IGF-1-releasing PLGA nanoparticles modified 3D printed PCL scaffolds for cartilage tissue engineering.

The aim of this study is to fabricate and test a 3D-printed PCL scaffold incorporating IGF-1-releasing PLGA nanoparticles for cartilage tissue engineering. IGF-1 loaded PLGA nanoparticles were produced by the double-emulsion method, and were incorporated onto 3D printed PCL scaffolds via PDA. Particle size, loading effciency (LE) and encapsulation effciency (EE) of the nanoparticles were examined. SEM, pore size, porosity, compression testing, contact angle, IGF-1 release kinetics of the composite scaffolds were also determined. For cell culture studies, CCK-8, Live/dead, MTT, GAG content and expression level of chondrocytes specific proteins and genes and HIF-1α were also tested. There was no difference of the nanoparticle size. And the LE and EE of IGF-1 in PLGA nanoparticles was about 5.53 ± 0.12% and 61.26 ± 2.71%, respectively. There was a slower, sustained release for all drug-loaded nanoparticles PLGA/PDA/PCL scaffolds. There was no difference of pore size, porosity, compressive strength of each scaffold. The contact angles PCL scaffolds were significant decreased when coated with PDA and PLGA nanoparticales. ( p  < .05) Live/dead staining showed more cells attached to the IGF-1 PLGA/PDA/PCL scaffolds.
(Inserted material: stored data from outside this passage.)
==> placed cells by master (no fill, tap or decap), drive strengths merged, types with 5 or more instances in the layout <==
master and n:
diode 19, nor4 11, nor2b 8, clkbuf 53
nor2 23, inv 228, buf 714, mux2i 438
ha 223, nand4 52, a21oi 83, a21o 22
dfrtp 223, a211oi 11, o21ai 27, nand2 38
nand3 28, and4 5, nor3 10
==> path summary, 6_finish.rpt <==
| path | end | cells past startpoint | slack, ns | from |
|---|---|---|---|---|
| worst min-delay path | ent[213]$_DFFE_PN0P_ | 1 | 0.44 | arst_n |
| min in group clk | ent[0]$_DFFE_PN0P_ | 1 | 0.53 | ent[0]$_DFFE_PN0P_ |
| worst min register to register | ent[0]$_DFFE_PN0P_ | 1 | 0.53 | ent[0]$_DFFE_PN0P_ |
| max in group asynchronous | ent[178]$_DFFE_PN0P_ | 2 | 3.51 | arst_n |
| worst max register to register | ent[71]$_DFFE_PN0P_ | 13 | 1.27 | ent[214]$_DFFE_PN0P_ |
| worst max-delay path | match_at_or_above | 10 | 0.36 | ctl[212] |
$ cat src/hw/rtl/bfc_front.sv
// Front end: accepts request words and decodes the program character.
module bfc_front (
   input  logic                              req_valid,
   output logic                              req_stall,
   input  logic [bfc_pkg::CHAR_W-1:0]        req_action,
   input  logic [bfc_pkg::POS_W-1:0]         req_prog_pos,
   input  logic [bfc_pkg::BYTE_W-1:0]        req_in_byte,
   input  logic                              req_in_eof,
   input  logic                              queue_full,
   input  logic                              tape_clearing,
   output logic                              push_valid,
   output bfc_pkg::item_type                 push_item
);

   bfc_pkg::op_type op;

   // Classify the character
   always_comb begin
      case (req_action)
         bfc_pkg::CH_RIGHT: op = bfc_pkg::OP_RIGHT;
         bfc_pkg::CH_LEFT:  op = bfc_pkg::OP_LEFT;
         bfc_pkg::CH_INC:   op = bfc_pkg::OP_INC;
         bfc_pkg::CH_DEC:   op = bfc_pkg::OP_DEC;
         bfc_pkg::CH_OUT:   op = bfc_pkg::OP_OUT;
         bfc_pkg::CH_IN:    op = bfc_pkg::OP_IN;
         bfc_pkg::CH_OPEN:  op = bfc_pkg::OP_OPEN;
         bfc_pkg::CH_CLOSE: op = bfc_pkg::OP_CLOSE;
         default:           op = bfc_pkg::OP_NOP;
      endcase
   end

   // Hold requests while the queue is full or the tape is being cleared
   assign req_stall  = queue_full | tape_clearing;
   assign push_valid = req_valid & ~req_stall;

   always_comb begin
      push_item.op      = op;
      push_item.pos     = req_prog_pos;
      push_item.in_byte = req_in_byte;
      push_item.in_eof  = req_in_eof;
   end

endmodule

$ cat config.mk
export PLATFORM = sky130hd
export DESIGN_NAME = bfc_front
export DESIGN_NICKNAME = d
export VERILOG_FILES = /design/src/hw/rtl/brainfuck_execution_core_defines.svh /design/src/hw/rtl/bfc_pkg.sv /design/src/hw/rtl/bfc_front.sv
export SDC_FILE = /design/constraint.sdc
export NUM_CORES = 1
export LEC_CHECK = 0
export BUFFER_PORTS_ARGS = -buffer_cell sky130_fd_sc_hd__buf_2
export CORE_AREA = 2 2 39 41
export DETAILED_ROUTE_END_ITERATION = 8
export DIE_AREA = 0 0 41 43
export MAX_ROUTING_LAYER = met4
export PLACE_DENSITY = 0.77
export SLEW_MARGIN = 20
export SYNTH_ARGS = -nofsm -noshare
export SYNTH_HDL_FRONTEND = slang
export SYNTH_SLANG_ARGS = --single-unit
$ cat constraint.sdc
create_clock -name vclk -period 1.5
set_input_delay 0.15 -clock vclk [all_inputs]
set_output_delay 0.15 -clock vclk [all_outputs]
set_load 0.005 [all_outputs]
$ cat src/hw/rtl/bfc_queue.sv
// Short queue of decoded words between front end and execution back end.
module bfc_queue (
   input  logic              clock,
   input  logic              reset,
   input  logic              push_valid,
   input  bfc_pkg::item_type push_item,
   output logic              full,
   input  logic              pop,
   output logic              head_valid,
   output bfc_pkg::item_type head_item
);

   localparam int QD  = bfc_pkg::QUEUE_DEPTH;
   localparam int QPW = (QD > 1) ? $clog2(QD) : 1;
   localparam int QCW = $clog2(QD + 1);
   localparam logic [QPW-1:0] PTR_LAST = QPW'(QD - 1);
   localparam logic [QCW-1:0] COUNT_FULL = QCW'(QD);

   bfc_pkg::item_type entry_ff [QD];
   logic [QPW-1:0]    wr_ptr_ff, wr_ptr_in;
   logic [QPW-1:0]    rd_ptr_ff, rd_ptr_in;
   logic [QCW-1:0]    count_ff, count_in;

   // Advance pointers and occupancy
   always_comb begin
      wr_ptr_in = wr_ptr_ff;
      rd_ptr_in = rd_ptr_ff;
      count_in  = count_ff;
      if (push_valid) begin
         wr_ptr_in = (wr_ptr_ff == PTR_LAST) ? '0 : wr_ptr_ff + QPW'(1);
      end
      if (pop) begin
         rd_ptr_in = (rd_ptr_ff == PTR_LAST) ? '0 : rd_ptr_ff + QPW'(1);
      end
      if (push_valid && !pop) begin
         count_in = count_ff + QCW'(1);
      end else if (pop && !push_valid) begin
         count_in = count_ff - QCW'(1);
      end
   end

   always_ff @(posedge clock) begin
      if (reset) begin
         wr_ptr_ff <= '0;
         rd_ptr_ff <= '0;
         count_ff  <= '0;
      end else begin
         wr_ptr_ff <= wr_ptr_in;
         rd_ptr_ff <= rd_ptr_in;
         count_ff  <= count_in;
      end
   end

   // Store incoming words
   always_ff @(posedge clock) begin
      if (push_valid) begin
         entry_ff[wr_ptr_ff] <= push_item;
      end
   end

   assign full       = (count_ff == COUNT_FULL);
   assign head_valid = (count_ff != '0);
   assign head_item  = entry_ff[rd_ptr_ff];

endmodule
===== config.mk =====
export PLATFORM = sky130hd
export DESIGN_NAME = erm_cordic
export DESIGN_NICKNAME = d
export VERILOG_FILES = /design/src/hdl/erm_pkg.sv /design/src/hdl/erm_cordic.sv
export SDC_FILE = /design/constraint.sdc
export NUM_CORES = 2
export LEC_CHECK = 0
export BUFFER_PORTS_ARGS = -buffer_cell sky130_fd_sc_hd__buf_2
export CORE_MARGIN = 10
export CORE_UTILIZATION = 60
export DETAILED_ROUTE_END_ITERATION = 16
export PLACE_DENSITY = 0.85
export SLEW_MARGIN = 10
export SYNTH_ARGS = -nofsm -noshare
export SYNTH_HDL_FRONTEND = slang
export SYNTH_SLANG_ARGS = --single-unit
export TNS_END_PERCENT = 1

===== constraint.sdc =====
create_clock -name clk -period 8.4 [get_ports clk]
set_input_delay 2.52 -clock clk [delete_from_list [all_inputs] [get_ports clk]]
set_output_delay 2.52 -clock clk [all_outputs]
set_load 0.005 [all_outputs]

===== src/hdl/erm_pkg.sv =====
// Shared types and constants for the Euler angle to rotation matrix pipeline.
// No dependencies; every other file of the block but erm_checker imports this package.
package erm_pkg;

  // Field widths and fixed-point formats
  localparam int ANGLE_W    = 16;
  localparam int ELEM_W     = 16;
  localparam int ANGLE_FRAC = 6;
  localparam int ELEM_FRAC  = 14;
  localparam int CORDIC_N   = 16;
  localparam int WORK_W     = 34;
  localparam int PROD_W     = 2 * WORK_W;

  // Angle reduction constants (degrees with ANGLE_FRAC fraction bits)
  localparam int FULL_TURN = 360 << ANGLE_FRAC;
  localparam int QUARTER   = 90 << ANGLE_FRAC;
  localparam int RED_W     = $clog2(FULL_TURN);
  localparam int REM_W     = $clog2(QUARTER);
  localparam int SUM_W     = ANGLE_W + 2;

  // pi/180 in Q.40, and the shift that brings r*D to radians in Q.30
  localparam int       D_W         = 35;
  localparam logic [D_W-1:0] DEG2RAD_Q40 = 35'd19190098069;
  localparam int       RAD_W       = REM_W + D_W;
  localparam int       Z_SHIFT     = 10 + ANGLE_FRAC;

  // Pipeline depths outside the CORDIC
  localparam int PREP_LAT = 4;
  localparam int MAT_LAT  = 5;

  // Element finishing
  localparam int FIN_SHIFT = 60 - ELEM_FRAC;
  localparam int SAT       = 1 << ELEM_FRAC;

  typedef logic signed [WORK_W-1:0] work_t;
  typedef logic signed [PROD_W-1:0] prod_t;
  typedef logic [1:0]               quad_t;
  typedef logic [ELEM_W-1:0]        elem_t;

  // Quadrant codes
  typedef enum logic [1:0] {
    QUAD_0 = 2'd0,
    QUAD_1 = 2'd1,
    QUAD_2 = 2'd2,
    QUAD_3 = 2'd3
  } quad_e_t;

  // CORDIC start value: 1/K for CORDIC_N stages, Q.30
  localparam work_t CORDIC_X0 = 34'sd652032874;

  // atan(2^-i) in Q.30, rounded
  function automatic work_t atan_q30(input int unsigned i);
    work_t v;
    case (i)
      0:       v = 34'sd843314857;
      1:       v = 34'sd497837829;
      2:       v = 34'sd263043837;
      3:       v = 34'sd133525159;
      4:       v = 34'sd67021687;
      5:       v = 34'sd33543516;
      6:       v = 34'sd16775851;
      7:       v = 34'sd8388437;
      8:       v = 34'sd4194283;
      9:       v = 34'sd2097149;
      default: v = (i < 31) ? (work_t'(1) <<< (30 - i)) : '0;
    endcase
    return v;
  endfunction

  // Round Q.60 half up to ELEM_FRAC bits and saturate to +-1.0
  function automatic elem_t finish(input prod_t v);
    prod_t t;
    t = (v + (prod_t'(1) <<< (FIN_SHIFT - 1))) >>> FIN_SHIFT;
    if (t > prod_t'(SAT)) t = prod_t'(SAT);
    if (t < -prod_t'(SAT)) t = -prod_t'(SAT);
    return t[ELEM_W-1:0];
  endfunction

endpackage


===== src/hdl/erm_cordic.sv =====
// Rotation-mode CORDIC, one register stage per iteration, quadrant carried along.
// Depends on erm_pkg. Every stage advances with en.
module erm_cordic (
  input  logic           clk,
  input  logic           en,
  input  erm_pkg::work_t z_i,
  input  erm_pkg::quad_t q_i,
  output erm_pkg::work_t x_o,
  output erm_pkg::work_t y_o,
  output erm_pkg::quad_t q_o
);
  import erm_pkg::*;

  work_t x_r [CORDIC_N];
  work_t y_r [CORDIC_N];
  work_t z_r [CORDIC_N];
  quad_t q_r [CORDIC_N];

  for (genvar g = 0; g < CORDIC_N; g++) begin : g_stage
    work_t xp, yp, zp;
    quad_t qp;
    if (g == 0) begin : g_first
      assign xp = CORDIC_X0;
      assign yp = '0;
      assign zp = z_i;
      assign qp = q_i;
    end else begin : g_next
      assign xp = x_r[g-1];
      assign yp = y_r[g-1];
      assign zp = z_r[g-1];
      assign qp = q_r[g-1];
    end

    // Rotate toward zero residual angle
    always_ff @(posedge clk) begin
      if (en) begin
        if (!zp[WORK_W-1]) begin
          x_r[g] <= xp - (yp >>> g);
          y_r[g] <= yp + (xp >>> g);
          z_r[g] <= zp - atan_q30(g);
        end else begin
          x_r[g] <= xp + (yp >>> g);
          y_r[g] <= yp - (xp >>> g);
          z_r[g] <= zp + atan_q30(g);
        end
        q_r[g] <= qp;
      end
    end
  end

  assign x_o = x_r[CORDIC_N-1];
  assign y_o = y_r[CORDIC_N-1];
  assign q_o = q_r[CORDIC_N-1];

endmodule


; ---- After elaboration in Yosys (flattened, before gate mapping)
; Memories as Yosys holds them, arrays and structs flattened.
; Index checks and enable logic that the tools add are counted.
[word_totals]
register_bits = 0
mem_bits_rw = 1664
word_cells = 290
mem_count = 4
[classes]
n_addsub = 92
mux = 146
bitwise_logic = 48
[mem_list]
columns = memory, depth, width, rd, rd_ports_with_merged_regs, wr, line_no
row1 = x_r, 16, 34, 16, 0, 16, erm_cordic.sv:14  ; work_t x_r [CORDIC_N];
row2 = y_r, 16, 34, 16, 0, 16, erm_cordic.sv:15  ; work_t y_r [CORDIC_N];
row3 = z_r, 16, 34, 15, 0, 16, erm_cordic.sv:16  ; work_t z_r [CORDIC_N];
row4 = q_r, 16, 2, 16, 0, 16, erm_cordic.sv:17  ; quad_t q_r [CORDIC_N];
[op_table]
columns = operator, n
row1 = 34-bit two-way mux, 48
row2 = 1-bit two-way mux, 98
row3 = 34-bit by 19-bit adder with 34-bit output, 2
row4 = 34-bit by 20-bit adder with 34-bit output, 2
row5 = 34-bit by 21-bit adder with 34-bit output, 2
row6 = 34-bit by 22-bit adder with 34-bit output, 2
row7 = "34-bit by 22-bit adder with 34-bit output, second input constant", 2
row8 = 34-bit by 23-bit adder with 34-bit output, 2
row9 = 34-bit by 24-bit adder with 34-bit output, 2
row10 = 34-bit by 25-bit adder with 34-bit output, 2
row11 = 34-bit by 26-bit adder with 34-bit output, 2
row12 = 34-bit by 27-bit adder with 34-bit output, 2
row13 = 34-bit by 28-bit adder with 34-bit output, 2
row14 = 34-bit by 29-bit adder with 34-bit output, 2
row15 = 34-bit by 30-bit adder with 34-bit output, 2
row16 = 34-bit by 31-bit adder with 34-bit output, 2
row17 = 34-bit by 32-bit adder with 34-bit output, 2
row18 = 34-bit by 33-bit adder with 34-bit output, 2
row19 = 34-bit by 19-bit subtractor with 34-bit output, 2
row20 = 34-bit by 20-bit subtractor with 34-bit output, 2
row21 = 34-bit by 21-bit subtractor with 34-bit output, 2
row22 = 34-bit by 22-bit subtractor with 34-bit output, 2
row23 = "34-bit by 22-bit subtractor with 34-bit output, second input constant", 2
row24 = 34-bit by 23-bit subtractor with 34-bit output, 2
row25 = 39 further kinds, 96

; ---- Logic depth before layout (Yosys ltp)
; An unclocked memory read counts as a cell.
[logic_depth]
word_depth = 5
ltp_mapped = 21
ltp_nobuf = 21

; ---- Least setup slack after synthesis
; No wires, ideal clock.
[synth_path]
kind = input -> register
startpoint = in en
endpoint = mem x_r[4][32] (netlist bit) (data pin)
setup_ps = 258
arrival_time_ps = 6991
slack_ps = 1151
path_stages = 19
path_buffers = 3
cell_sequence = clkbuf_1 nand2_1 inv_1 clkbuf_1 clkbuf_1 nor2_1 xor2_1 ha_1 a21o_1 a21oi_1 nor2b_1 o31a_1 a311o_1 a21o_1 o41ai_1 nor3_1 o31a_1 nor2_1 xnor2_1
[synth_lines]
columns = element, line_no
row1 = start: declaration, erm_cordic.sv:5  ; input logic en,
row2 = end: declaration, erm_cordic.sv:14

==> impl_results.md <==
* CP Buf/Inv Count at 4
* Synth async-reset ratio at 0%
* Vias post-DR at 95719
* Worst-path clk slew at 0.06 ns
* Syn nets at 13643
* CTS max path bufs at 3
* First-pass GRT wire length at 518 mm
* Final Util at 65.0%
* Slowest cell on crit path: a2111oi_0
* Critical Path Start Type: primary input
* CP endpoint kind: flop
* Sink Count at 1424
* First-pass DRT Iterations at 6
* Final WL at 332 mm
* Warnings from Yosys at 0
* Final setup viols at 0
* Post-synth EDFFs at 1424
* Worst path max stage delay at 0.61 ns
* Synthesized flop and latch total at 1424
* Mean Syn Cell Area at 9.70 µm²
* Filler instances at 15447
* Initial Util at 60.2%
* Cell family with most CP delay: compound AO/OA/AOI/OAI gates
* Number of gates resized after CTS at 0
* Predominant post-synthesis flop cell: edfxtp_1
* Max-slew violations at 0
* Outcome: completed
* Vias in the first global route at 93209
* Worst EP required at 8.98 ns
* IO Port Bufs at 107
* Drt drc at 0
* Post-Synthesis Cells at 12218
* Core area at 197000 µm²
* Routed Antenna Nets at 0
* Max FO, Critical Path at 42
* Hold Slack at 0.405 ns
* Setup TNS at 0 ns
* Slew Limit Headroom at 27.3%
* Post-Syn Area at 119000 µm²
* CTS H-Tree Depth at 4
* Antenna violations before repair at 6
* Die area at 216000 µm²
* Dpl hpwl at 264 mm
* Fmax at 145 MHz
* Row count at 163
* Nets at 13814
* Max_cap viols at 0
* Layout cells sized above 1 at 4.93%
* Initial DRC Count at 9005
* Min-delay worst type: flop to flop
* # Post-CTS Setup Buffers at 0
* Total GRT Usage at 29.7%
* Fin crit period at 6.89 ns
* Root Buffer: clkbuf_16
* Area taken by multi-input logic gates at 73300 µm²
* TritonCTS Buffers at 166
* GPL Wtd Cong at 0.995
* Final setup margin at 1.51 ns
* Hold-fix buffer count after cts at 0
* Tightest Pin Transition at 1.08 ns
* Synth cell types at 89
* Crit-path cells: buf_12, buf_4, nand2_1, buf_4, nand2_1, o21ai_0, fa_1, a21oi_1, o21ai_0, a2111oi_0, o31ai_1, a22oi_1, buf_4, o221ai_1, o21ai_0, a21boi_0, a221oi_1, xnor2_1
* RSZ-0062 raised after global routing: no
* Pre-CTS setup slack at 0.748 ns
* Final hold viol count at 0
* FF/Latch Area at 42800 µm²
* Vias per cell at 6.31
* Fin Clk Skew at 0.0295 ns
* Register area share after synthesis at 36.1%
* WL/cell at 21.9 µm
* Die Wd at 464 µm
* Number of I/O pins at 108
* Arr. time, crit path at 7.46 ns
* Critical setup path kind: primary input to flop
* P&R area growth vs syn at 7.87%
* Congestion Overflow GR at 0
* Largest net degree at the start of global routing at 88
* Final Cycle Share at 82.0%
* Clk Latency, worst-skew pair at 0.85 ns
* Die H at 464 µm
* TritonCTS clock tree: done
[cell families after synthesis]
| kind of cell | count (synthesis) | synth area share [%] |
|---|---|---|
| XOR/XNOR | 1802 | 13.3 |
| AND/OR/NAND/NOR | 3076 | 12.6 |
| flip-flops | 1424 | 36.1 |
| multiplexers | 114 | 1.01 |
| AO/OA/AOI/OAI | 3751 | 20.0 |
| adder cells (fa/ha/maj) | 1387 | 14.9 |
| buffers and inverters | 664 | 2.10 |
[final timing paths]
| kind | startpoint | end | slack [ns] | cells after the start |
|---|---|---|---|---|
| min | q_r[0][6] | q_r[0][8] | 0.41 | 0 |
| max | en | x_r[8][32] | 1.51 | 18 |
| max reg2reg | x_r[4][5] | y_r[5][32] | 2.56 | 19 |
| min reg2reg | q_r[0][6] | q_r[0][8] | 0.41 | 0 |
[metal layers]
metal	up-vias	routed length [µm]	global-route usage, %
met2	3658	156000	50.3
met1	45309	133000	36.1
li1	45816	-	-
met3	930	20500	3.85
met5	-	42	0
met4	6	23200	17.7
[cells in the mapped netlist (all sizes together) (34+ instances only)]
library cell	count	area, µm²
a211oi	90	676
a21boi	51	383
a21o	656	4920
a21oi	1320	6610
a31oi	94	588
and2	63	394
and3	92	581
buf	35	133
clkbuf	157	589
edfxtp	1424	42800
fa	43	861
ha	1344	16800
inv	469	1760
mux2	49	552
mux2i	65	651
nand2	662	2480
nand2b	199	1240
nand3	229	1150
nand4	95	594
nor2	932	3500
nor2b	162	1010
nor3	276	1380
nor4	72	463
o211ai	48	365
o21a	193	1450
o21ai	639	3210
o21bai	163	1220
o31a	34	298
o31ai	124	931
o41ai	71	622
or2	59	369
or3	86	538
or4	42	327
xnor2	1173	10300
xor2	629	5510
[stage by stage]
stage,instances,cell area [µm²]
CTS,15165,128000
detailed placement,14861,122000
global placement,14861,122000
global route,15166,128000
floorplan,12218,119000
finish,15167,128000
[placed cells by master, fill, tap and decap left out, types with 94 or more instances in the layout]
master / count
nand4_1: 95
nor2b_1: 162
o21a_1: 193
inv_1: 466
nor3_1: 276
nor2_1: 931
a21o_1: 656
a21oi_1: 1318
nand2_1: 661
a31oi_1: 94
o31ai_1: 124
nand3_1: 229
edfxtp_1: 1424
xnor2_1: 1173
buf_2: 106
clkbuf_16: 173
o21bai_1: 163
nand2b_1: 199
ha_1: 1344
xor2_1: 629
o21ai_0: 633
[layout make-up]
class	count	share of cell area (%)
Multi-Input combinational cell	10130	57.3
Sequential cell	1424	33.4
Clock buffer	199	3.46
Tap cell	2640	2.58
Inverter	472	1.39
Timing Repair Buffer	195	0.957
Clock inverter	105	0.853
Antenna cell	2	0.00391
[sequential cells by signal (all words and copies together) (netlist names)]
register	cells
x_r	484
y_r	511
z_r	397
q_r	32
[worst reg2reg max path, delay by kind of cell, from the launching register on]
| kind | cells | cell delay (ns) |
|---|---|---|
| and+or+nand+nor | 6 | 2.27 |
| AOI/OAI and AO/OA | 10 | 2.22 |
| DFF | 1 | 0.48 |
| adders and majority gates | 1 | 0.36 |
| xor gates and xnor gates | 2 | 0.25 |
Power is left out: the tool's default activity adds up to more than one toggle a clock period on the data nets, which glitch-free logic cannot reach.
File: src/hdl/erm_pkg.sv
// Shared types and constants for the Euler angle to rotation matrix pipeline.
// No dependencies; every other file of the block but erm_checker imports this package.
package erm_pkg;

  // Field widths and fixed-point formats
  localparam int ANGLE_W    = 16;
  localparam int ELEM_W     = 16;
  localparam int ANGLE_FRAC = 6;
  localparam int ELEM_FRAC  = 14;
  localparam int CORDIC_N   = 16;
  localparam int WORK_W     = 34;
  localparam int PROD_W     = 2 * WORK_W;

  // Angle reduction constants (degrees with ANGLE_FRAC fraction bits)
  localparam int FULL_TURN = 360 << ANGLE_FRAC;
  localparam int QUARTER   = 90 << ANGLE_FRAC;
  localparam int RED_W     = $clog2(FULL_TURN);
  localparam int REM_W     = $clog2(QUARTER);
  localparam int SUM_W     = ANGLE_W + 2;

  // pi/180 in Q.40, and the shift that brings r*D to radians in Q.30
  localparam int       D_W         = 35;
  localparam logic [D_W-1:0] DEG2RAD_Q40 = 35'd19190098069;
  localparam int       RAD_W       = REM_W + D_W;
  localparam int       Z_SHIFT     = 10 + ANGLE_FRAC;

  // Pipeline depths outside the CORDIC
  localparam int PREP_LAT = 4;
  localparam int MAT_LAT  = 5;

  // Element finishing
  localparam int FIN_SHIFT = 60 - ELEM_FRAC;
  localparam int SAT       = 1 << ELEM_FRAC;

  typedef logic signed [WORK_W-1:0] work_t;
  typedef logic signed [PROD_W-1:0] prod_t;
  typedef logic [1:0]               quad_t;
  typedef logic [ELEM_W-1:0]        elem_t;

  // Quadrant codes
  typedef enum logic [1:0] {
    QUAD_0 = 2'd0,
    QUAD_1 = 2'd1,
    QUAD_2 = 2'd2,
    QUAD_3 = 2'd3
  } quad_e_t;

  // CORDIC start value: 1/K for CORDIC_N stages, Q.30
  localparam work_t CORDIC_X0 = 34'sd652032874;

  // atan(2^-i) in Q.30, rounded
  function automatic work_t atan_q30(input int unsigned i);
    work_t v;
    case (i)
      0:       v = 34'sd843314857;
      1:       v = 34'sd497837829;
      2:       v = 34'sd263043837;
      3:       v = 34'sd133525159;
      4:       v = 34'sd67021687;
      5:       v = 34'sd33543516;
      6:       v = 34'sd16775851;
      7:       v = 34'sd8388437;
      8:       v = 34'sd4194283;
      9:       v = 34'sd2097149;
      default: v = (i < 31) ? (work_t'(1) <<< (30 - i)) : '0;
    endcase
    return v;
  endfunction

  // Round Q.60 half up to ELEM_FRAC bits and saturate to +-1.0
  function automatic elem_t finish(input prod_t v);
    prod_t t;
    t = (v + (prod_t'(1) <<< (FIN_SHIFT - 1))) >>> FIN_SHIFT;
    if (t > prod_t'(SAT)) t = prod_t'(SAT);
    if (t < -prod_t'(SAT)) t = -prod_t'(SAT);
    return t[ELEM_W-1:0];
  endfunction

endpackage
The CCK-8 and MTT assay showed higher cell proliferation and better biocompatibility of the IGF-1 PLGA/PDA/PCL scaffolds. ( p  < .05) GAG content, chondrogenic protein and gene expression level of SOX-9, COL-II, ACAN, and HIF pathway related gene (HIF-1α) were significantly higher in IGF-1 PLGA/PDA/PCL scaffolds group compared to other groups. ( p  < .05) IGF-1 PLGA/PDA/PCL scaffolds may be a better method for sustained IGF-1 administration and a promising scaffold for cartilage tissue engineering.